→ **Information given**:
------
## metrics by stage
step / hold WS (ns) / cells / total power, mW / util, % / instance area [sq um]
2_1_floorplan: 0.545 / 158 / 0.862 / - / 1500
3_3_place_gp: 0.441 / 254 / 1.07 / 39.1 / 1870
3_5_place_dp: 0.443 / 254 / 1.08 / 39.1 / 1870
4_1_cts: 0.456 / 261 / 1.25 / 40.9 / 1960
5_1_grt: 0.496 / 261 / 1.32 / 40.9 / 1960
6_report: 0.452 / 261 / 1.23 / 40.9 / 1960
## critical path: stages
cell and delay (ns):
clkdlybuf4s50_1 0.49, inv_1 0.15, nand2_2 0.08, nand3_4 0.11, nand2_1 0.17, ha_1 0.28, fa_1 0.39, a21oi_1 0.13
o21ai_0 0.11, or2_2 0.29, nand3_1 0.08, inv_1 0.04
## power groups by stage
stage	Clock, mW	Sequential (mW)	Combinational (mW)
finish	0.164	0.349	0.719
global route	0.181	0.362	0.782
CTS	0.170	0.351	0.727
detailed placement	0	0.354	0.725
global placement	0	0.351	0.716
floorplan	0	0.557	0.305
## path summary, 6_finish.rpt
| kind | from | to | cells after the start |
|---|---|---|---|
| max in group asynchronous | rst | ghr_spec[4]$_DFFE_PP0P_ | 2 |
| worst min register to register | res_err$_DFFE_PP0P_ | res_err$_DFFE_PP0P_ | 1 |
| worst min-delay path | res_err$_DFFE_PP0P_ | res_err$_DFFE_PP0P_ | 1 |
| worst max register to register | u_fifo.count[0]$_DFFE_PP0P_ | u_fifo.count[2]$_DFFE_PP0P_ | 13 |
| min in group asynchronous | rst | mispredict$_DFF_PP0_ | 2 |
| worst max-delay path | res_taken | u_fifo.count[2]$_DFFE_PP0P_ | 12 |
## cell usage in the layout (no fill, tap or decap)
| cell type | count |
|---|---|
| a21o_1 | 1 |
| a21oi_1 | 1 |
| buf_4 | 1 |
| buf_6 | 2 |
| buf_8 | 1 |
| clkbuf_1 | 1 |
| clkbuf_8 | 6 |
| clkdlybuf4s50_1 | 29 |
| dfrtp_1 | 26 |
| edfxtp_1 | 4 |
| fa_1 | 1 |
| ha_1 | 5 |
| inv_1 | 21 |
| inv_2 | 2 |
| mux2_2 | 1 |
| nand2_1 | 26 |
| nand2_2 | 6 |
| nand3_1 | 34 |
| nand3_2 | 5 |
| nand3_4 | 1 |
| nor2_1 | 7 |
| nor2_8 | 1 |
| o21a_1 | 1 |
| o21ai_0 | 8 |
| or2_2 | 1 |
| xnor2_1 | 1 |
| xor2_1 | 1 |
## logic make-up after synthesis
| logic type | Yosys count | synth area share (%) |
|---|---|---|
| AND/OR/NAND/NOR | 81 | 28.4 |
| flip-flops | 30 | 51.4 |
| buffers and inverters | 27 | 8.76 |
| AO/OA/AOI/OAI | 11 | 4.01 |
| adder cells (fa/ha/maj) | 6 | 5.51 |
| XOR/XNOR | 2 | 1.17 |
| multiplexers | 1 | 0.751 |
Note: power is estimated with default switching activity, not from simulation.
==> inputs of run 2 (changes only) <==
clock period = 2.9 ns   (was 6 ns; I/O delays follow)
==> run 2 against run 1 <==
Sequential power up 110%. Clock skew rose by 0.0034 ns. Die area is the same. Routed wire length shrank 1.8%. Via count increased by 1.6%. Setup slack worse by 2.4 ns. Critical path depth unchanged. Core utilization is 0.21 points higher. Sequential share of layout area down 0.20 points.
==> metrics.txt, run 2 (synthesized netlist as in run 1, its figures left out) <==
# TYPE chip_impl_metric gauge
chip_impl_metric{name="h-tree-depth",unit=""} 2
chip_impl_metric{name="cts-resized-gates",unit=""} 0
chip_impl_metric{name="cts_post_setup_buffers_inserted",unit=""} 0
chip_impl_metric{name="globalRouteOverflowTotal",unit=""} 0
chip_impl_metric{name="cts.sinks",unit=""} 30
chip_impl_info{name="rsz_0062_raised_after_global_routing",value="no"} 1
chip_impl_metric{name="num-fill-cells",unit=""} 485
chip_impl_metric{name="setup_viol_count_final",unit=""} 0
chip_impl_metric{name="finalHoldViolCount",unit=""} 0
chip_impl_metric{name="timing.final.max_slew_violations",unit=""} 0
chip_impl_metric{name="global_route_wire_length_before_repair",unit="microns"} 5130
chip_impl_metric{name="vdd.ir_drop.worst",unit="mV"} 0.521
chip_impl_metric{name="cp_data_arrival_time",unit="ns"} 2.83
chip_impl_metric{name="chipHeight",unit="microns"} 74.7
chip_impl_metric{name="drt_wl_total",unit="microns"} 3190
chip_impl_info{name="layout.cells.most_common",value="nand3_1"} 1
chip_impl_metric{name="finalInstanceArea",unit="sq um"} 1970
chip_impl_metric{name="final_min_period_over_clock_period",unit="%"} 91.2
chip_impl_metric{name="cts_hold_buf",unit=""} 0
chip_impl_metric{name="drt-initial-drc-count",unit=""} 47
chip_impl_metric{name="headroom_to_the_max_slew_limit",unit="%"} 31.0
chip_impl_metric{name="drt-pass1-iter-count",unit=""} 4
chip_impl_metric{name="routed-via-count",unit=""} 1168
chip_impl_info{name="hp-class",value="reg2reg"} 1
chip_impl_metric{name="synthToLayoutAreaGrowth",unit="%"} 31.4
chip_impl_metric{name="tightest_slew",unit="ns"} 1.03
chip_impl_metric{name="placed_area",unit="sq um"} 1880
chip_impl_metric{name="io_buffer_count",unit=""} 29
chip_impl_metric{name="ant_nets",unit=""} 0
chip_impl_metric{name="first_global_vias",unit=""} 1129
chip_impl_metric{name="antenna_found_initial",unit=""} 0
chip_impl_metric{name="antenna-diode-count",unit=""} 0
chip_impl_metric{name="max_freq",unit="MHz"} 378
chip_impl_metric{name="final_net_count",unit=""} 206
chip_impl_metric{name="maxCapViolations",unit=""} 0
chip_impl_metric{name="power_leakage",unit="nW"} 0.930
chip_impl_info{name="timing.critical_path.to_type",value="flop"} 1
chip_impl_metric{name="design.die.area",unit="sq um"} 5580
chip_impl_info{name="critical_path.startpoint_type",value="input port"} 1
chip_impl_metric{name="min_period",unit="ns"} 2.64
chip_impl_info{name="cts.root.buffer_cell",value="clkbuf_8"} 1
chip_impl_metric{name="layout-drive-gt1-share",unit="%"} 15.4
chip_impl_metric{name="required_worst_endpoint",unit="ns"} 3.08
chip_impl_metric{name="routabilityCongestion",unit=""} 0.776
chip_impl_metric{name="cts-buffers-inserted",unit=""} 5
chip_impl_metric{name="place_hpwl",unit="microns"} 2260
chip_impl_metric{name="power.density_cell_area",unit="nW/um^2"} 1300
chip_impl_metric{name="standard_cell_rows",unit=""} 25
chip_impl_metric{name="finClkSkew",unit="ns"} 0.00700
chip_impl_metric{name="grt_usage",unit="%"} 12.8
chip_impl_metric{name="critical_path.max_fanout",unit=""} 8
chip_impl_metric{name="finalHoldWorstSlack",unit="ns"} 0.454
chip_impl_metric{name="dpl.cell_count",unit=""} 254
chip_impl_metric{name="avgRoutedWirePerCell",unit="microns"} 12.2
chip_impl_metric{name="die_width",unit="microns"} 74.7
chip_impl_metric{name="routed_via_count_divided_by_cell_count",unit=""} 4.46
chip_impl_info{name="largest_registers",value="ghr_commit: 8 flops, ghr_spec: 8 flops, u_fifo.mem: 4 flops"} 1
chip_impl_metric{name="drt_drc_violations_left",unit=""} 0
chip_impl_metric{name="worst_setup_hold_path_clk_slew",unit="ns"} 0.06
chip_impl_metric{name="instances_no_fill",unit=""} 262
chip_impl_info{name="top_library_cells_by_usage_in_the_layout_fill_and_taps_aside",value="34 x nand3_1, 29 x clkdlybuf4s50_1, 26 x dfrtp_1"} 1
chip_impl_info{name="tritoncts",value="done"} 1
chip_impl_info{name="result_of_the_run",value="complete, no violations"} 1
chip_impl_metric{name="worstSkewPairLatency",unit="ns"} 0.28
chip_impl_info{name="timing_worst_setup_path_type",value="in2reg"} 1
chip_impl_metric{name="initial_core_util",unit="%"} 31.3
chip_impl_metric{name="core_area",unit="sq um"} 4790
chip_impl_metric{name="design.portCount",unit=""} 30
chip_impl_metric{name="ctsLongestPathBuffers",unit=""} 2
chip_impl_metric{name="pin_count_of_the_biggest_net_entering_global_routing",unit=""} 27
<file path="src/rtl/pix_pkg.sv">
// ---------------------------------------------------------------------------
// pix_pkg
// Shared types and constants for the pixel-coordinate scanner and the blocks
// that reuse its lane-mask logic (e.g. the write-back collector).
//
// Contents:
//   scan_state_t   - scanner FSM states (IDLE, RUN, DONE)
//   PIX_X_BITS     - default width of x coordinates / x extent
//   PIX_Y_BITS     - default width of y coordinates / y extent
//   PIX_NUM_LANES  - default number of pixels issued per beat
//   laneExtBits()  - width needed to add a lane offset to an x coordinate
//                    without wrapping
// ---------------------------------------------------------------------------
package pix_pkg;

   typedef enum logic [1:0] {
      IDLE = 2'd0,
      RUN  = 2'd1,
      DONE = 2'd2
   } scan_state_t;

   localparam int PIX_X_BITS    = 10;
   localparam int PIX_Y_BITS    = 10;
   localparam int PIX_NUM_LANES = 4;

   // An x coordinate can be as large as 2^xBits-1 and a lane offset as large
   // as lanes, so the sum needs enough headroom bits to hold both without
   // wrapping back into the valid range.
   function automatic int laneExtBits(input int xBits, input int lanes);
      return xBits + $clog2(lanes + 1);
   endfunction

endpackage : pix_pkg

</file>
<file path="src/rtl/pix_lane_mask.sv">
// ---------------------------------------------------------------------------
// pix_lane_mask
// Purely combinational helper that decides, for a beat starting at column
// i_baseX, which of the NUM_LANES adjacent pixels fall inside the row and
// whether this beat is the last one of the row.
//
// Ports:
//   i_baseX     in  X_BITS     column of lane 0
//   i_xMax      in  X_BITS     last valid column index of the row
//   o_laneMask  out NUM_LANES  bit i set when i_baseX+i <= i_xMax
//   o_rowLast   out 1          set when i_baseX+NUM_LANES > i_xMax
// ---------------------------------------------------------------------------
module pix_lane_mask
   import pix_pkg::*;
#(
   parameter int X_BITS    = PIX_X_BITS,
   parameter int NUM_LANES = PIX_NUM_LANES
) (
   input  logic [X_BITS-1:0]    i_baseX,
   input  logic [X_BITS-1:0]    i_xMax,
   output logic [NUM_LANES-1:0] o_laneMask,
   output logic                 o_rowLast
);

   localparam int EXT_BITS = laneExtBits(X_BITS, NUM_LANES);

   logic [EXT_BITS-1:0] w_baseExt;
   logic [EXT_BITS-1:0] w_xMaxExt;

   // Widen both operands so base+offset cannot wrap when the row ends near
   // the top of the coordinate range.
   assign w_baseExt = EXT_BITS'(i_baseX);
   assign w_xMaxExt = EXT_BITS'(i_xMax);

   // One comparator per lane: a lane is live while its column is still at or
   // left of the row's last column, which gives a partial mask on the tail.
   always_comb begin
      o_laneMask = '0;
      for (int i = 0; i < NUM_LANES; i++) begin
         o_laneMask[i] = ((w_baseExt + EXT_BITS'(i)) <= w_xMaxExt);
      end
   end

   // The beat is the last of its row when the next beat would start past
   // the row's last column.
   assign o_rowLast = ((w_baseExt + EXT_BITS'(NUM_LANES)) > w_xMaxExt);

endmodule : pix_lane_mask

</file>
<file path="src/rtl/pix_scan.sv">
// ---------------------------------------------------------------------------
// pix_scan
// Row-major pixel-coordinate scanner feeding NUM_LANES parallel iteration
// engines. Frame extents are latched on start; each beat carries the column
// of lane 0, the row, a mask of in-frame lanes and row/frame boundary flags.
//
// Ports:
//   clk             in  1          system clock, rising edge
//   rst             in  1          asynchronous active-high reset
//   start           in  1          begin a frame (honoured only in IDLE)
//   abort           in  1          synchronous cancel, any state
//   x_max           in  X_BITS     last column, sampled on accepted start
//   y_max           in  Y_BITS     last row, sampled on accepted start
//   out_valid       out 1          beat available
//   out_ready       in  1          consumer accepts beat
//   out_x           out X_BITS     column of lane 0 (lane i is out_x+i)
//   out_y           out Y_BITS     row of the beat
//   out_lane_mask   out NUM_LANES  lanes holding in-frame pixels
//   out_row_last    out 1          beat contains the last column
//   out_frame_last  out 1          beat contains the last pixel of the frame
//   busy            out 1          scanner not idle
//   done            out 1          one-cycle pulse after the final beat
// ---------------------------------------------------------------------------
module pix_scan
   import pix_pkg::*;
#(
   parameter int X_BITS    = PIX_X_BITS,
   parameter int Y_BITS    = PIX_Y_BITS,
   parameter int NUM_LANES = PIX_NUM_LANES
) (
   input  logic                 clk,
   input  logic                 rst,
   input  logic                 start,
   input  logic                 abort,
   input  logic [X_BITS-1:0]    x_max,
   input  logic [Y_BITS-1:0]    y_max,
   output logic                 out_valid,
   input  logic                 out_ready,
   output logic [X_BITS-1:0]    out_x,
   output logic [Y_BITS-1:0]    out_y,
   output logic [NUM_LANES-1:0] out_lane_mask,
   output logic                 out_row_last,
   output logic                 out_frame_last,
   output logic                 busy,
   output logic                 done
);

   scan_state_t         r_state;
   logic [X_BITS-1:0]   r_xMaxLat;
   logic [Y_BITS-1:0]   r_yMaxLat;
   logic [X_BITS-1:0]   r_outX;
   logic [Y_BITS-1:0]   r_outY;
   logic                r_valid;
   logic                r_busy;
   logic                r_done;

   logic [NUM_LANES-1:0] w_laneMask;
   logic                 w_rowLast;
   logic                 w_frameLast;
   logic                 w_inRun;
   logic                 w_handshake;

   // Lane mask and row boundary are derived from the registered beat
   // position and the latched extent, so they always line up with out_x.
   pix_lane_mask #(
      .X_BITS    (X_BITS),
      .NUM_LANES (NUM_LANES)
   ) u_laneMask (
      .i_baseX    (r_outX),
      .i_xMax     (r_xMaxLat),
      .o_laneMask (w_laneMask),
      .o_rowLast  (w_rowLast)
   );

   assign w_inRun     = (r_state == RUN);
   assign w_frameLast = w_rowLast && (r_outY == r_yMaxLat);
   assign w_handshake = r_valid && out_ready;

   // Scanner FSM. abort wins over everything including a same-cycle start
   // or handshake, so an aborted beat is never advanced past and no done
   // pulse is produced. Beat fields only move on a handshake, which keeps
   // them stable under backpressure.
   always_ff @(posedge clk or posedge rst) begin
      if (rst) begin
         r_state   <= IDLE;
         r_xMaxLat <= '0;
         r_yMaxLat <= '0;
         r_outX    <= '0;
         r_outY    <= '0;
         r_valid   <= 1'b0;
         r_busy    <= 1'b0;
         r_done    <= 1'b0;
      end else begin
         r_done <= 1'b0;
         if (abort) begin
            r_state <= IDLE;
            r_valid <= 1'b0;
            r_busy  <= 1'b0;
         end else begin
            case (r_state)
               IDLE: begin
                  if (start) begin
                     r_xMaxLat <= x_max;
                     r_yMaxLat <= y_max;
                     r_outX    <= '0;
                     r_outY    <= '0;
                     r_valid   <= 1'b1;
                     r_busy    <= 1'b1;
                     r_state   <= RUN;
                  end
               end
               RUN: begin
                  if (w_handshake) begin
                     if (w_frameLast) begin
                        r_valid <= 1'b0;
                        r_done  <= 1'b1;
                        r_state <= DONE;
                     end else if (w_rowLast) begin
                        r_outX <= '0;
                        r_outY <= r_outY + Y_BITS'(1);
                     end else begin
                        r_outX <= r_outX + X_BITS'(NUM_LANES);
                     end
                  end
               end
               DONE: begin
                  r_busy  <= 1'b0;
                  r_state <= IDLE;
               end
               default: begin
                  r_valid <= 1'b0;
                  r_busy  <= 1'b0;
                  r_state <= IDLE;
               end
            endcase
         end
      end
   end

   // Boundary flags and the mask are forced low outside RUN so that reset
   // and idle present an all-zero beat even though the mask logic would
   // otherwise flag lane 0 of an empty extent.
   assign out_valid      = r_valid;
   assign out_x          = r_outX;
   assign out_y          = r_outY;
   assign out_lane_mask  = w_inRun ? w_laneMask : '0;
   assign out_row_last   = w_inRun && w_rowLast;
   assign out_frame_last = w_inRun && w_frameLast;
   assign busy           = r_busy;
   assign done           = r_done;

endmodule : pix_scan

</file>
------
→ **Task**:
Word for word, restate the listing above from its first line to the line with "dfrtp_1 | 26 |", keeping both.

→ **Task result**:
## metrics by stage
step / hold WS (ns) / cells / total power, mW / util, % / instance area [sq um]
2_1_floorplan: 0.545 / 158 / 0.862 / - / 1500
3_3_place_gp: 0.441 / 254 / 1.07 / 39.1 / 1870
3_5_place_dp: 0.443 / 254 / 1.08 / 39.1 / 1870
4_1_cts: 0.456 / 261 / 1.25 / 40.9 / 1960
5_1_grt: 0.496 / 261 / 1.32 / 40.9 / 1960
6_report: 0.452 / 261 / 1.23 / 40.9 / 1960
## critical path: stages
cell and delay (ns):
clkdlybuf4s50_1 0.49, inv_1 0.15, nand2_2 0.08, nand3_4 0.11, nand2_1 0.17, ha_1 0.28, fa_1 0.39, a21oi_1 0.13
o21ai_0 0.11, or2_2 0.29, nand3_1 0.08, inv_1 0.04
## power groups by stage
stage	Clock, mW	Sequential (mW)	Combinational (mW)
finish	0.164	0.349	0.719
global route	0.181	0.362	0.782
CTS	0.170	0.351	0.727
detailed placement	0	0.354	0.725
global placement	0	0.351	0.716
floorplan	0	0.557	0.305
## path summary, 6_finish.rpt
| kind | from | to | cells after the start |
|---|---|---|---|
| max in group asynchronous | rst | ghr_spec[4]$_DFFE_PP0P_ | 2 |
| worst min register to register | res_err$_DFFE_PP0P_ | res_err$_DFFE_PP0P_ | 1 |
| worst min-delay path | res_err$_DFFE_PP0P_ | res_err$_DFFE_PP0P_ | 1 |
| worst max register to register | u_fifo.count[0]$_DFFE_PP0P_ | u_fifo.count[2]$_DFFE_PP0P_ | 13 |
| min in group asynchronous | rst | mispredict$_DFF_PP0_ | 2 |
| worst max-delay path | res_taken | u_fifo.count[2]$_DFFE_PP0P_ | 12 |
## cell usage in the layout (no fill, tap or decap)
| cell type | count |
|---|---|
| a21o_1 | 1 |
| a21oi_1 | 1 |
| buf_4 | 1 |
| buf_6 | 2 |
| buf_8 | 1 |
| clkbuf_1 | 1 |
| clkbuf_8 | 6 |
| clkdlybuf4s50_1 | 29 |
| dfrtp_1 | 26 |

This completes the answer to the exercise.